Visual Object Multimodality Tracking Based on Correlation Filters for Edge Computing

In recent years, visual object tracking has become a very active research field which is mainly divided into the correlation filter-based tracking and deep learning (e.g., deep convolutional neural network and Siamese neural network) based tracking. For target tracking algorithms based on deep learning, a large amount of computation is required, usually deployed on expensive graphics cards. However, for the rich monitoring devices in the Internet of Things, it is difficult to capture all the moving targets in each device in real time, so it is necessary to perform hierarchical processing and use tracking based on correlation filtering in insensitive areas to alleviate the local computing pressure. In sensitive areas, upload the video stream to a cloud computing platform with a faster computing speed to perform an algorithm based on deep features. In this paper, we mainly focus on the correlation filter-based tracking. In the correlation filter-based tracking, the discriminative scale space tracker (DSST) is one of the most popular and typical ones which is successfully applied to many application fields. However, there are still some improvements that need to be further studied for DSST. One is that the algorithms do not consider the target rotation on purpose. The other is that it is a very heavy computational load to extract the histogram of oriented gradient (HOG) features from too many patches centered at the target position in order to ensure the scale estimation accuracy.

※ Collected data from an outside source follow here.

### config.mk
export PLATFORM = sky130hd
export DESIGN_NAME = alu_check_delay
export DESIGN_NICKNAME = d
export VERILOG_FILES = /design/src/rtl/alu_check_delay.sv
export SDC_FILE = /design/constraint.sdc
export NUM_CORES = 1
export LEC_CHECK = 0
export ABC_AREA = 1
export BUFFER_PORTS_ARGS = -buffer_cell sky130_fd_sc_hd__buf_2
export CAP_MARGIN = 5
export CORE_AREA = 3 3 40 42
export DETAILED_ROUTE_END_ITERATION = 6
export DIE_AREA = 0 0 43 45
export PLACE_DENSITY = 0.71
export SLEW_MARGIN = 10
export SYNTH_ARGS = -nofsm -noshare
export SYNTH_HDL_FRONTEND = slang
export SYNTH_SLANG_ARGS = --single-unit
### constraint.sdc
create_clock -name clk -period 1.3 [get_ports clk]
set_input_delay 0.13 -clock clk [delete_from_list [all_inputs] [get_ports clk]]
set_output_delay 0.13 -clock clk [all_outputs]
set_load 0.02 [all_outputs]
`src/rtl/qed_check_ctrl.sv`:
```
// QED consistency-check controller: once original and duplicate retire counts
// match and the pipe drains, compare register j against its pair j+16 for j=1..15.
module qed_check_ctrl #(
  parameter int DATA_W = 72,
  parameter int CNT_W  = 16
) (
  input  logic              clk,
  input  logic              rst,
  input  logic              check_mode,
  input  logic              orig_commit,
  input  logic              dup_commit,
  input  logic              pipe_idle,
  output logic              rd_req,
  output logic [4:0]        rd_addr,
  input  logic              rd_gnt,
  input  logic [DATA_W-1:0] rd_data,
  input  logic              clr_fail,
  output logic              chk_busy,
  output logic              cmp_valid,
  output logic              chk_done,
  output logic              chk_fail,
  output logic [3:0]        fail_idx
);

  // Read handshake: rd_req/rd_addr are held until rd_gnt is seen high in the
  // same cycle; rd_data is sampled exactly one cycle after that grant.
  typedef enum logic [2:0] {IDLE, REQ_LO, CAP_LO, REQ_HI, CAP_HI, DONE} state_t;

  state_t             state, state_nx;
  logic [CNT_W-1:0]   orig_cnt, dup_cnt, last_cnt;
  logic [3:0]         j, j_nx;
  logic [DATA_W-1:0]  lo_reg;
  logic               start, mismatch, fail_set;

  assign start    = check_mode && pipe_idle && (orig_cnt == dup_cnt) &&
                    (orig_cnt != '0) && (orig_cnt != last_cnt);
  assign mismatch = (state == CAP_HI) && check_mode && (rd_data != lo_reg);
  // A fresh mismatch beats a simultaneous clear, so it may re-arm the flag.
  assign fail_set = mismatch && (!chk_fail || clr_fail);

  always_comb begin
    state_nx = state;
    j_nx     = j;
    if (state != IDLE && !check_mode) begin
      state_nx = IDLE;
    end else begin
      case (state)
        IDLE: begin
          if (start) begin
            state_nx = REQ_LO;
            j_nx     = 4'd1;
          end
        end
        REQ_LO:  if (rd_gnt) state_nx = CAP_LO;
        CAP_LO:  state_nx = REQ_HI;
        REQ_HI:  if (rd_gnt) state_nx = CAP_HI;
        CAP_HI: begin
          if (j == 4'd15) begin
            state_nx = DONE;
          end else begin
            state_nx = REQ_LO;
            j_nx     = j + 4'd1;
          end
        end
        DONE:    state_nx = IDLE;
        default: state_nx = IDLE;
      endcase
    end
  end

  always_ff @(posedge clk or negedge rst) begin
    if (!rst) begin
      state     <= IDLE;
      j         <= '0;
      lo_reg    <= '0;
      rd_req    <= 1'b0;
      rd_addr   <= '0;
      chk_busy  <= 1'b0;
      cmp_valid <= 1'b0;
      chk_done  <= 1'b0;
      chk_fail  <= 1'b0;
      fail_idx  <= '0;
    end else begin
      state     <= state_nx;
      j         <= j_nx;
      if (state == CAP_LO) lo_reg <= rd_data;
      // Outputs are registered from the next state so they line up with it.
      rd_req    <= (state_nx == REQ_LO) || (state_nx == REQ_HI);
      rd_addr   <= (state_nx == REQ_LO) ? {1'b0, j_nx} :
                   (state_nx == REQ_HI) ? {1'b1, j_nx} : 5'd0;
      chk_busy  <= (state_nx != IDLE);
      cmp_valid <= (state_nx == CAP_HI);
      chk_done  <= (state_nx == DONE);
      if (fail_set) begin
        chk_fail <= 1'b1;
        fail_idx <= j;
      end else if (clr_fail) begin
        chk_fail <= 1'b0;
        fail_idx <= '0;
      end
    end
  end

  always_ff @(posedge clk or negedge rst) begin
    if (!rst) begin
      orig_cnt <= '0;
      dup_cnt  <= '0;
      last_cnt <= '0;
    end else if (!check_mode) begin
      orig_cnt <= '0;
      dup_cnt  <= '0;
      last_cnt <= '0;
    end else begin
      if (orig_commit) orig_cnt <= orig_cnt + CNT_W'(1);
      if (dup_commit)  dup_cnt  <= dup_cnt + CNT_W'(1);
      if (state == DONE) last_cnt <= orig_cnt;
    end
  end

endmodule

```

To address these two problems, we introduce the alterable patch number for target scale tracking and the space searching for target rotation tracking into the standard DSST tracking method and propose a visual object multimodality tracker based on correlation filters (MTCF) to simultaneously cope with translation, scale, and rotation in plane for the tracked target and to obtain the target information of position, scale, and attitude angle at the same time. Finally, in Visual Tracker Benchmark data set, the experiments are performed on the proposed algorithms to show their effectiveness in multimodality tracking.